Masturbation has many benefits, but new research has found that the use of sex toys may carry benefits beyond the perks of self-pleasure for females. The findings come following a review of existing research into the use of vibrators and their influence on female health and found that, if we could all learn to ditch the taboo, they could even be prescribed as part of a treatment plan.

“Only recently, the stigma of women using vibrators for sexual pleasure has started to fade,” wrote the authors on the paper published in the American Urological Association’s Journal of Urology. “However, it still remains a societal taboo and is surrounded with anxiety despite a variety of potential health benefits from its use.”

Whatever revolutions take place between the sheets, issues pertaining to the pelvic area are likely to remain a sensitive subject between patients and their health providers. It could be, then, that employing the use of vibrators for improved health outcomes is a suggestion that needs to come from specialists in female pelvic health.

Of course, for health professionals to back such therapies there needs to be robust, scientific evidence that their benefits exist. So, the study authors went looking for them.

In search of the perks of vibrators, they waded through papers from PubMed, clinicaltrials.gov, Ovid and the Cochrane databases written between their inception and July 2021. They were on the lookout for anything that pertained to a rich variety of keywords: "sex toy woman", "pelvic vibrator", "sexual stimulation vibrator", "vaginal vibrator” "vibrator pelvic floor", and “vibrator incontinence”.

Their search yielded 549 results, of which 18 were found to meet the criteria for their specific research purposes. They surrounded issues such as sexual function, pelvic floor strength, incontinence, and chronic pain at the vulva known as vulvodynia.

The promising results found in the (albeit small) sample of 18 relevant papers, the researchers say, is indicative of vibrators’ potential as therapeutic devices.

“Among the identified studies, vibrators were considered as an accepted modality to enhance a woman’s sexual experience and positively correlated with increased sexual desire, satisfaction, and overall sexual function,” they wrote. “Vibratory stimulation improved pelvic floor muscle strength, vulvodynia, and improved incontinence.”

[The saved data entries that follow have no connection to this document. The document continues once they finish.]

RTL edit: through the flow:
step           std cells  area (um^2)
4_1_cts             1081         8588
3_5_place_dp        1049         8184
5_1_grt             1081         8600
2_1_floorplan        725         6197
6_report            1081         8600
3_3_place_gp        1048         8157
`config.mk`:
```
export PLATFORM = sky130hd
export DESIGN_NAME = ts_record_packetizer
export DESIGN_NICKNAME = d
export VERILOG_FILES = /design/src/rtl/ts_pkt_pkg.sv /design/src/rtl/ts_record_fifo.sv /design/src/rtl/ts_record_packetizer.sv
export SDC_FILE = /design/constraint.sdc
export NUM_CORES = 1
export LEC_CHECK = 0
export BUFFER_PORTS_ARGS = -buffer_cell sky130_fd_sc_hd__buf_2
export CAP_MARGIN = 40
export CORE_UTILIZATION = 45
export CTS_CLUSTER_SIZE = 28
export DETAILED_ROUTE_END_ITERATION = 7
export PLACE_DENSITY = 0.6
export SLEW_MARGIN = 20
export SYNTH_ARGS = -nofsm -noshare
export SYNTH_HDL_FRONTEND = slang
export SYNTH_SLANG_ARGS = --single-unit
```
`constraint.sdc`:
```
create_clock -name clk -period 26.1 [get_ports clk]
set_clock_uncertainty 0.2 [all_clocks]
set_input_delay 0 -clock clk [delete_from_list [all_inputs] [get_ports clk]]
set_output_delay 0 -clock clk [all_outputs]
set_load 0.02 [all_outputs]
```
### config.mk
export PLATFORM = sky130hd
export DESIGN_NAME = display_value_encoder
export DESIGN_NICKNAME = d
export VERILOG_FILES = /design/src/rtl/display_pkg.sv /design/src/rtl/seg7_encode.sv /design/src/rtl/display_value_encoder.sv
export SDC_FILE = /design/constraint.sdc
export NUM_CORES = 1
export LEC_CHECK = 0
export CAP_MARGIN = 20
export CORE_ASPECT_RATIO = 1.25
export CORE_MARGIN = 2
export CORE_UTILIZATION = 35
export DETAILED_ROUTE_END_ITERATION = 8
export SKIP_LAST_GASP = 1
export SLEW_MARGIN = 25
export SYNTH_ARGS = -nofsm -noshare
export SYNTH_HDL_FRONTEND = slang
export SYNTH_SLANG_ARGS = --single-unit
export TNS_END_PERCENT = 100
### constraint.sdc
create_clock -name clk -period 1.9 [get_ports clk]
set_input_delay 0.38 -clock clk [delete_from_list [all_inputs] [get_ports clk]]
set_output_delay 0.38 -clock clk [all_outputs]
set_load 0.02 [all_outputs]
**src/rtl/fetch_ctrl_pkg.sv**
```systemverilog
// Shared types for the fetch redirect controller: FSM states, PC source tags
// and the default PC width.
package fetch_ctrl_pkg;
  localparam int WIDTH_DEF = 31;
  localparam int PC_W      = WIDTH_DEF + 1;

  typedef enum logic [1:0] {RUN, HOLD, RECOVER} fetch_state_t;
  typedef enum logic [2:0] {SRC_COMMIT, SRC_PENDING, SRC_DECODE, SRC_BTB, SRC_SEQ} pc_src_t;

  function automatic logic is_decode_src(pc_src_t s);
    return (s == SRC_PENDING) || (s == SRC_DECODE);
  endfunction
endpackage

```
**src/rtl/pc_source_mux.sv**
```systemverilog
// Fixed-priority next-PC selector: commit > pending > decode > BTB > PC+1.
module pc_source_mux
  import fetch_ctrl_pkg::*;
#(
  parameter int PC_W = fetch_ctrl_pkg::PC_W
) (
  input  logic            commit_vld,
  input  logic            pend_vld,
  input  logic            dec_vld,
  input  logic            btb_vld,
  input  logic [PC_W-1:0] commit_pc,
  input  logic [PC_W-1:0] pend_pc,
  input  logic [PC_W-1:0] dec_pc,
  input  logic [PC_W-1:0] btb_pc,
  input  logic [PC_W-1:0] cur_pc,
  output pc_src_t         src,
  output logic [PC_W-1:0] next_pc
);
  always_comb begin
    src     = SRC_SEQ;
    next_pc = cur_pc + PC_W'(1);
    if (commit_vld) begin
      src     = SRC_COMMIT;
      next_pc = commit_pc;
    end else if (pend_vld) begin
      src     = SRC_PENDING;
      next_pc = pend_pc;
    end else if (dec_vld) begin
      src     = SRC_DECODE;
      next_pc = dec_pc;
    end else if (btb_vld) begin
      src     = SRC_BTB;
      next_pc = btb_pc;
    end
  end
endmodule

```
**src/rtl/fetch_redirect_controller.sv**
```systemverilog
// Front-end fetch PC owner: redirect arbitration, freeze hold with pending
// decode redirect, post-commit recovery window. REDIRECT_STATS_EN adds counters.
module fetch_redirect_controller
  import fetch_ctrl_pkg::*;
#(
  parameter int             WIDTH          = 31,
  parameter logic [WIDTH:0] RESET_PC       = '0,
  parameter int             RECOVER_CYCLES = 2,
  parameter int             STAT_W         = 16
) (
  input  logic              clk,
  input  logic              globalReset,
  input  logic              freeze,
  input  logic              commitRedirect,
  input  logic [WIDTH:0]    targetAddress,
  input  logic              earlyMisdirect,
  input  logic [WIDTH:0]    validAddress,
  input  logic              predictorHit,
  input  logic [WIDTH:0]    predictedPC,
  output logic [WIDTH:0]    fetchPC,
  output logic              fetchValid,
  output logic              redirect,
  output logic              flushFrontend,
  output logic              pendingRedirect,
  output logic [STAT_W-1:0] commitRedirectCount,
  output logic [STAT_W-1:0] decodeRedirectCount,
  output logic [STAT_W-1:0] freezeCycleCount
);
  localparam int PCW   = WIDTH + 1;
  localparam int CNT_W = (RECOVER_CYCLES > 1) ? $clog2(RECOVER_CYCLES) : 1;

  fetch_state_t   state, state_nxt;
  logic [CNT_W-1:0] rcnt, rcnt_nxt;
  logic           pend_vld_nxt;
  logic [PCW-1:0] pend_pc, pend_pc_nxt, pc_nxt, mux_pc;
  logic           redirect_nxt, sel_en;
  pc_src_t        src;

  // Only commit may move the PC while frozen or recovering.
  assign sel_en = (state != RECOVER) && !freeze;

  pc_source_mux #(.PC_W(PCW)) u_mux (
    .commit_vld (commitRedirect),
    .pend_vld   (sel_en && pendingRedirect),
    .dec_vld    (sel_en && earlyMisdirect),
    .btb_vld    (sel_en && predictorHit),
    .commit_pc  (targetAddress),
    .pend_pc    (pend_pc),
    .dec_pc     (validAddress),
    .btb_pc     (predictedPC),
    .cur_pc     (fetchPC),
    .src        (src),
    .next_pc    (mux_pc)
  );

  always_comb begin
    state_nxt    = state;
    rcnt_nxt     = rcnt;
    pend_vld_nxt = pendingRedirect;
    pend_pc_nxt  = pend_pc;
    pc_nxt       = fetchPC;
    redirect_nxt = 1'b0;
    if (commitRedirect) begin
      pc_nxt       = mux_pc;
      pend_vld_nxt = 1'b0;
      if (RECOVER_CYCLES > 0) begin
        state_nxt = RECOVER;
        rcnt_nxt  = CNT_W'(RECOVER_CYCLES - 1);
      end else begin
        state_nxt = RUN;
      end
    end else begin
      case (state)
        RECOVER: begin
          if (rcnt == '0) state_nxt = RUN;
          else            rcnt_nxt  = rcnt - CNT_W'(1);
        end
        default: begin
          if (freeze) begin
            state_nxt = HOLD;
            if (earlyMisdirect) begin
              pend_vld_nxt = 1'b1;
              pend_pc_nxt  = validAddress;
            end
          end else begin
            state_nxt    = RUN;
            pc_nxt       = mux_pc;
            redirect_nxt = (src == SRC_BTB);
            if (src == SRC_PENDING) pend_vld_nxt = 1'b0;
          end
        end
      endcase
    end
  end

  always_ff @(posedge clk or posedge globalReset) begin
    if (globalReset) begin
      state           <= RUN;
      rcnt            <= '0;
      fetchPC         <= RESET_PC;
      fetchValid      <= 1'b1;
      redirect        <= 1'b0;
      flushFrontend   <= 1'b0;
      pendingRedirect <= 1'b0;
      pend_pc         <= '0;
    end else begin
      state           <= state_nxt;
      rcnt            <= rcnt_nxt;
      fetchPC         <= pc_nxt;
      fetchValid      <= (state_nxt != RECOVER);
      redirect        <= redirect_nxt;
      flushFrontend   <= commitRedirect;
      pendingRedirect <= pend_vld_nxt;
      pend_pc         <= pend_pc_nxt;
    end
  end

`ifdef REDIRECT_STATS_EN
  logic [STAT_W-1:0] ccnt, dcnt, fcnt;
  logic              dec_applied;

  assign dec_applied = !commitRedirect && sel_en && is_decode_src(src);

  // Saturating event counters.
  always_ff @(posedge clk or posedge globalReset) begin
    if (globalReset) begin
      ccnt <= '0;
      dcnt <= '0;
      fcnt <= '0;
    end else begin
      if (commitRedirect && (ccnt != '1)) ccnt <= ccnt + STAT_W'(1);
      if (dec_applied && (dcnt != '1))    dcnt <= dcnt + STAT_W'(1);
      if ((state == HOLD) && (fcnt != '1)) fcnt <= fcnt + STAT_W'(1);
    end
  end

  assign commitRedirectCount = ccnt;
  assign decodeRedirectCount = dcnt;
  assign freezeCycleCount    = fcnt;
`else
  assign commitRedirectCount = '0;
  assign decodeRedirectCount = '0;
  assign freezeCycleCount    = '0;
`endif
endmodule

```
**config.mk**
```make
export PLATFORM = sky130hd
export DESIGN_NAME = fetch_redirect_controller
export DESIGN_NICKNAME = d
export VERILOG_FILES = /design/src/rtl/fetch_ctrl_pkg.sv /design/src/rtl/pc_source_mux.sv /design/src/rtl/fetch_redirect_controller.sv
export SDC_FILE = /design/constraint.sdc
export NUM_CORES = 1
export LEC_CHECK = 0
export BUFFER_PORTS_ARGS = -buffer_cell sky130_fd_sc_hd__buf_4
export CAP_MARGIN = 10
export CORE_MARGIN = 2
export CORE_UTILIZATION = 35
export DETAILED_ROUTE_END_ITERATION = 10
export GPL_TIMING_DRIVEN = 0
export SYNTH_ARGS = -nofsm -noshare
export SYNTH_HDL_FRONTEND = slang
export SYNTH_SLANG_ARGS = --single-unit
```
**constraint.sdc**
```tcl
create_clock -name clk -period 3 [get_ports clk]
set_input_delay 0.15 -clock clk [delete_from_list [all_inputs] [get_ports clk]]
set_output_delay 0.15 -clock clk [all_outputs]
set_load 0.005 [all_outputs]
```
; Word level (Yosys, flattened, before mapping)
; Cells that the tools add are included.
[totals]
reg_bits = 71
input_bits = 102
out_inout_bits = 84
elab_cells = 56
[classes]
n_addsub = 2
eq_ne = 8
mux = 26
n_bitwise = 2
n_reduce_logical = 10
[ops]
columns = operator, count
row1 = $mux 32, 7
row2 = $add 32x1->32 const B, 1
row3 = $mux 1, 12
row4 = $mux 3, 4
row5 = $mux 2, 3
row6 = $ne 2x2->1 const B, 3
row7 = $logic_and 1x1->1, 4
row8 = $reduce_and 4->1, 1
row9 = $eq 3x1->1 const B, 1
row10 = $eq 3x2->1 const B, 1
row11 = $ne 3x1->1 const B, 1
row12 = $reduce_and 3->1, 1
row13 = $reduce_bool 3->1, 1
row14 = $eq 2x2->1 const B, 1
row15 = $ne 2x1->1 const B, 1
row16 = $not 1->1, 2
row17 = $reduce_and 2->1, 1
row18 = $reduce_bool 2->1, 1
row19 = $logic_not 1->1, 1
row20 = $sub 1x1->1 const B, 1

; Depth between registers and ports, before layout
[depth]
depth_word = 12
mapped_depth = 7
mapped_depth_nobuf = 6

; Hierarchy
; A second synthesis with hierarchy kept.
[hier_totals]
cells_unflattened = 513
area_unflattened_um2 = 5059.9
[by_module_without_submodules]
columns = mod, instances, cells_per_inst, area_per_inst_um2, seq_area_each_um2
row1 = fetch_redirect_controller, 1, 212, 3206.8, 1778.0
row2 = pc_source_mux, 1, 301, 1853.0, 0.0

; Least setup slack after synthesis
; OpenSTA, ideal clock, no wires.
[synth_path]
kind = flip-flop to flip-flop
startpoint = reg fetchPC[0]
endpoint = reg fetchPC[24]
arrival_time_ps = 1582
setup_slack_ps = 1297
path_stages_with_launch = 7
path_buffers = 0
cell_sequence = dfrtp_1 -> ha_1 -> nand3_1 -> nor3_4 -> nand4_1 -> xnor2_1 -> a41o_1
[synth_between]
elab_chain_cells = 8
[synth_rtl]
columns = element, line_no
row1 = from (decl), fetch_redirect_controller.sv:20  ; output logic [WIDTH:0] fetchPC,
row2 = from (signal assigned), fetch_redirect_controller.sv:109  ; fetchPC <= pc_nxt;
row3 = $add 32x1->32 *, pc_source_mux.sv:21  ; next_pc = cur_pc + PC_W'(1);
row4 = $mux 32 *, pc_source_mux.sv:31  ; end else if (btb_vld) begin
row5 = $mux 32 *, pc_source_mux.sv:28  ; end else if (dec_vld) begin
row6 = $mux 32 *, pc_source_mux.sv:25  ; end else if (pend_vld) begin
row7 = $mux 32 *, pc_source_mux.sv:22  ; if (commit_vld) begin
row8 = $mux 32, fetch_redirect_controller.sv:79  ; if (freeze) begin
row9 = $mux 32, fetch_redirect_controller.sv:73  ; case (state)
row10 = $mux 32 *, fetch_redirect_controller.sv:63  ; if (commitRedirect) begin
; Every way passes the cells marked *; elsewhere a longest branch is shown, timed or not. The select of a mux whose other input is x is not followed.
; A chain may end at the register's enable or synchronous reset.

; Final worst setup path
[layout_path]
startpoint = reg fetchPC[0]
endpoint = reg fetchPC[18]
; The elaborated chain is that of the path after synthesis.

==> summary.md <==
| Metric | Value |
|---|---|
| Tmin final | roughly 2200 ps |
| Post-synthesis sequential area ratio | 36.1% |
| Grt ovf | 0 |
| Clock-pin slew on the worst setup and hold paths | 60 ps |
| Relative slew slack | 51.5% |
| Clock Skews | around 8 ps |
| Share of layout cells above drive strength 1 | between 30% and 40% |
| Synth Warn # | 0 |
| Max Fclk | roughly 460 MHz |
| Crit path launch type | register |
| Fill cells | ~1.3k |
| Die Wd | 123 um |
| Setup Viol. Count Final | 0 |
| Wire per inst | 19.4 um |
| Area Growth Syn to Fin | 35.3% |
| Vias per inst | about 5.3 |
| Synth unique cells | slightly below 60 |
| Core Area | 0.0138 mm^2 |
| Critical-path cell list | ha_1, nand3_1, nor3_4, nand3_1, xor2_1, o32ai_1 |
| First-pass GRT wire length | 26.9 mm |
| R2R Path End | fetchPC[18] |
| Cells after synthesis | 534 |
| Final Max Slew Viols | 0 |
| # nets final | 833 |
| Post-cts resize count | 0 |
| Peak supply drop | about 220 uV |
| Largest net degree at the start of global routing | 49 |
| I/O pin count | 186 |
| Most frequent cells in the layout | buf_4, dfrtp_1, conb_1, nand2_1, a21oi_1 |
| Pwr Density | 484 mW/mm^2 |
| GP Congestion | 0.885 |
| Die height | 123 um |
| CTS buffer count | 9 |
| Status | finished clean |
| Min-delay src | commitRedirect |
| Vias | 4841 |
| Initial antenna violation count | 0 |
| DP HPWL | 13.2 mm |
| Worst Hold End | flushFrontend |
| Vias in the first global route | 4803 |
| H-tree Lvls | 3 |
| Hold Violations, Final | 0 |
| Final Core Density | 48.2% |
| R2r worst-path depth | 6 |
| WL met3 | around 1.6 mm |
| First-iteration detailed-routing DRC count | between 400 and 500 |
| Drt pass-1 iters | 5 |
| Antenna Nets Post-Route | 0 |
| Root Driver | clkbuf_16 |
| Longest Clk Path Bufs | 2 |
| Met1 wire length | approximately 7.7 mm |
| HP Class | input pin to register |
| Total Routing Usage GR | 24.0% |
| Port bufs | 136 |
| Post-synth ARST share | 100% |
| CP dominant cell by count | nand3_1 |
| Worst setup EP type | register |
| Most common cell after layout, fill and taps aside | buf_4 |
| Final instance area | 0.00666 mm^2 |
| Setup_tns | 0 ps |
| Reg2reg start | fetchPC[0] |
| Maximum Capacitance Violations | 0 |
| FP Rows | 43 |
| Slowest-stage cell, CP | dfrtp_1 |
| Mapped Area | 0.00492 mm^2 |
| Die area | 0.0150 mm^2 |
| Arrival @ worst endpoint | 2410 ps |
| Clk sinks | 71 |
| Actual slew at the worst max-slew pin | 727 ps |
| Number of synthesized flops with an enable pin | 0 |
| DR WL met2 | 8.02 mm |
| WL final | 17.8 mm |
| LEAKAGE | 0.00303 uW |
| Yosys reg bits | 71 |
| Worst Path Max Fanout | 9 |
| WHS Path Cells | 1 |
| Syn avg cell area | slightly above 9 um^2 |
| Clk_lat worst skew | 340 ps |
| Required time worst endpoint | 3230 ps |
| Initial core utilization | 35.6% |
| DRC | 0 |
| Area post-placement | 0.00638 mm^2 |
| Max incr delay on CP | slightly below 500 ps |
| Worst Path Class, Setup | register to register |
| R2r setup slk | just over 800 ps |
| CTS tree | yes |
| Max Used Layer | met4 |
| RSZ-0062 raised after global routing | false |
| # diodes | 0 |
| Synth Flop Type | dfrtp_1 |
| Final cycle utilization of the critical path | 72.7% |
## through the flow
step	hold WS [ps]	std cells	power, uW	worst slack (ps)
after floorplan	181	581	1820	1060
after global placement	359	897	2180	-71.3
after detailed placement	160	898	2210	887
after CTS	12.3	915	3230	850
after global routing	14.7	915	3380	664
final	18.5	915	3220	820
## kinds of logic (layout without fill, tap and decap cells)
family,Yosys count,after routing,share of synthesized area (%)
xor gates and xnor gates,29,29,5.16
buffers and inverters,92,246,11.7
and+or+nand+nor,152,152,17.4
adders and majority gates,1,1,0.254
DFF,71,71,36.1
other,1,48,0.0762
muxes,32,32,7.32
AOI/OAI and AO/OA,156,156,22.0
## metal layers
layer	up-vias	global-route usage, %
met1	2300	32.7
met3	34	4.32
li1	2251	-
met5	-	0
met4	0	9.77
met2	256	37.7
## flip-flops by register name, summed over array words and instances (netlist names)
name and count:
rcnt 1, pend_pc 32, pendingRedirect 1, fetchPC 32, state 2, fetchValid 1
redirect 1, flushFrontend 1
## cell usage after synthesis, types with 9 or more instances
master     number  share of area, %
nor3_1          9              0.91
buf_2          15               1.5
nor2b_1        20               2.5
a22oi_1        12               1.8
nand2_1        43               3.3
nor2_1         19               1.4
nand2b_1       13               1.7
nand3_1        16               1.6
a21oi_1        34               3.5
a221oi_1       12               2.1
nand4_1        10               1.3
dfrtp_1        70                36
o21ai_0        33               3.4
buf_4          48               7.3
clkbuf_1       15               1.1
xnor2_1        13               2.3
mux2_2         32               7.3
a2bb2oi_1      13               2.3
xor2_1         16               2.8
## power breakdown
part / switching (uW) / total [uW] / internal (uW)
sequential: 162 / 1310 / 1150
combinational: 411 / 897 / 486
clock: 414 / 1010 / 599
## what timing repair did
item	4_1_cts	5_1_grt
endpoints found under the hold margin	22	0
buffers inserted	0	0
hold buffers	1	0
## area by class of cell
| cell class | instances | area [um^2] | area share, % |
|---|---|---|---|
| buffer | 86 | 552 | 8.28 |
| timing repair buffer | 138 | 1060 | 15.9 |
| clock inverter | 4 | 20.0 | 0.300 |
| inverter | 6 | 25.0 | 0.376 |
| clock buffer | 12 | 256 | 3.85 |
| tap | 180 | 225 | 3.38 |
| sequential | 71 | 1780 | 26.7 |
| multi-input combinational | 418 | 2750 | 41.2 |
## worst max-delay path by stage
stage | startpoint | endpoint | slack, ps | cells past startpoint
after floorplan | globalReset | fetchPC[0] | 1060 | 1
after global placement | globalReset | fetchPC[14] | -70 | 2
after detailed placement | fetchPC[0] | fetchPC[24] | 890 | 6
after CTS | fetchPC[0] | fetchPC[14] | 850 | 6
after global routing | fetchPC[0] | fetchPC[14] | 660 | 6
final | fetchPC[0] | fetchPC[18] | 820 | 6
## critical path, delay by kind of cell, from the launching register on
family	cells	cell delay (ps)
AO/OA/AOI/OAI	1	270
XOR/XNOR	1	160
AND/OR/NAND/NOR	3	840
flip-flops	1	490
adder cells (fa/ha/maj)	1	310
(Power assumes the default switching activity.)
==> config.mk <==
export PLATFORM = sky130hd
export DESIGN_NAME = or16_serial
export DESIGN_NICKNAME = d
export VERILOG_FILES = /design/src/rtl/gates_pkg.sv /design/src/rtl/or1.sv /design/src/rtl/or16_serial_ctrl.sv /design/src/rtl/or16_serial.sv
export SDC_FILE = /design/constraint.sdc
export NUM_CORES = 1
export LEC_CHECK = 0
export BUFFER_PORTS_ARGS = -buffer_cell sky130_fd_sc_hd__buf_2
export CAP_MARGIN = 20
export CORE_MARGIN = 8
export CORE_UTILIZATION = 53
export DETAILED_ROUTE_END_ITERATION = 10
export PLACE_DENSITY = 0.78
export SETUP_SLACK_MARGIN = 0.2
export SYNTH_ARGS = -nofsm -noshare
export SYNTH_HDL_FRONTEND = slang
export SYNTH_HIERARCHICAL = 1
export SYNTH_SLANG_ARGS = --single-unit
==> constraint.sdc <==
create_clock -name clk -period 1.6 [get_ports clk]
set_clock_uncertainty 0.05 [all_clocks]
set_input_delay 0 -clock clk [delete_from_list [all_inputs] [get_ports clk]]
set_output_delay 0 -clock clk [all_outputs]
set_load 0.05 [all_outputs]
$ cat src/rtl/fetch_unit.sv
// Instruction fetch unit: issues word fetches to instruction memory and
// buffers returned words with their PCs for the decoder.
module fetch_unit #(
    parameter logic [31:0] RESET_PC        = 32'h0000_0000,
    parameter int          BUF_DEPTH       = 2,
    parameter int          MAX_OUTSTANDING = 2
) (
    input  logic        clock,
    input  logic        reset,
    output logic        imem_req_valid,
    input  logic        imem_req_ready,
    output logic [31:0] imem_addr,
    input  logic        imem_resp_valid,
    input  logic [31:0] imem_resp_data,
    input  logic        redirect_valid,
    input  logic [31:0] redirect_pc,
    output logic [31:0] instruction,
    output logic [31:0] inst_pc,
    output logic        inst_valid,
    input  logic        inst_ready
);

    localparam int PW = $clog2(BUF_DEPTH);
    localparam int CW = PW + 1;
    localparam int OW = $clog2(MAX_OUTSTANDING + 1);

    typedef enum logic {
        RUN,
        DRAIN
    } state_t;

    state_t          state;
    logic            started;
    logic [31:0]     fetch_pc;
    logic [31:0]     resp_pc;
    logic [OW-1:0]   outstanding;
    logic [OW-1:0]   out_next;
    logic [CW-1:0]   count;
    logic [PW-1:0]   wr_ptr;
    logic [PW-1:0]   rd_ptr;
    logic [31:0]     inst_mem [BUF_DEPTH];
    logic [31:0]     pc_mem   [BUF_DEPTH];

    logic            pop;
    logic            rsp;
    logic            acc;
    logic            push;
    logic [31:0]     occ;
    logic [31:0]     target;
    logic            unused_bits;

    assign target      = {redirect_pc[31:2], 2'b00};
    assign unused_bits = ^redirect_pc[1:0];

    assign inst_valid  = (count != '0);
    assign instruction = inst_mem[rd_ptr];
    assign inst_pc     = pc_mem[rd_ptr];
    assign imem_addr   = fetch_pc;

    // Request gating: every accepted request must have a guaranteed buffer
    // slot, counting the entry that leaves this cycle through a pop.
    always_comb begin
        pop  = inst_valid && inst_ready;
        rsp  = imem_resp_valid && (outstanding != '0);
        occ  = 32'(outstanding) + 32'(count) - 32'(pop);
        imem_req_valid = started && (state == RUN) && !redirect_valid
                         && (occ < 32'(BUF_DEPTH))
                         && (32'(outstanding) < 32'(MAX_OUTSTANDING));
        acc  = imem_req_valid && imem_req_ready;
        push = (state == RUN) && rsp && !redirect_valid;
        out_next = outstanding + OW'(acc) - OW'(rsp);
    end

    // Fetch PC, response PC tag, outstanding count and RUN/DRAIN control.
    always_ff @(posedge clock) begin
        if (!reset) begin
            state       <= RUN;
            started     <= 1'b0;
            fetch_pc    <= RESET_PC;
            resp_pc     <= RESET_PC;
            outstanding <= '0;
        end else begin
            started     <= 1'b1;
            outstanding <= out_next;
            if (redirect_valid) begin
                fetch_pc <= target;
                resp_pc  <= target;
                if (state == DRAIN || out_next != '0)
                    state <= DRAIN;
                else
                    state <= RUN;
            end else begin
                if (acc)
                    fetch_pc <= fetch_pc + 32'd4;
                if (push)
                    resp_pc <= resp_pc + 32'd4;
                if (state == DRAIN && out_next == '0)
                    state <= RUN;
            end
        end
    end

    // Instruction buffer with parallel PC tags; redirect flushes it.
    always_ff @(posedge clock) begin
        if (!reset) begin
            wr_ptr <= '0;
            rd_ptr <= '0;
            count  <= '0;
            for (int i = 0; i < BUF_DEPTH; i++) begin
                inst_mem[i] <= '0;
                pc_mem[i]   <= '0;
            end
        end else if (redirect_valid) begin
            wr_ptr <= '0;
            rd_ptr <= '0;
            count  <= '0;
        end else begin
            if (push) begin
                inst_mem[wr_ptr] <= imem_resp_data;
                pc_mem[wr_ptr]   <= resp_pc;
                wr_ptr           <= wr_ptr + 1'b1;
            end
            if (pop)
                rd_ptr <= rd_ptr + 1'b1;
            count <= count + CW'(push) - CW'(pop);
        end
    end

endmodule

While heading to the drugstore with a prescription for a vibrator may remain a prospect for the future rather than now, the study authors hope their findings demonstrate that this is a worthy avenue for further research hoping to uncover new therapies for a range of female health conditions.

“Vibrators are not well studied and given the promising benefits demonstrated in the articles identified, more research efforts should be directed towards investigating their utility,” they concluded. “Considering the potential pelvic health benefits of vibrators, their recommendation to women should be included in our pelvic floor disorder treatment armamentarium.”

(Oh, and in case – like us – you’re not familiar with an “armamentarium”, it basically means a therapeutic tool kit, but we liked the way it sounds a bit like preparing for war with vibrators.)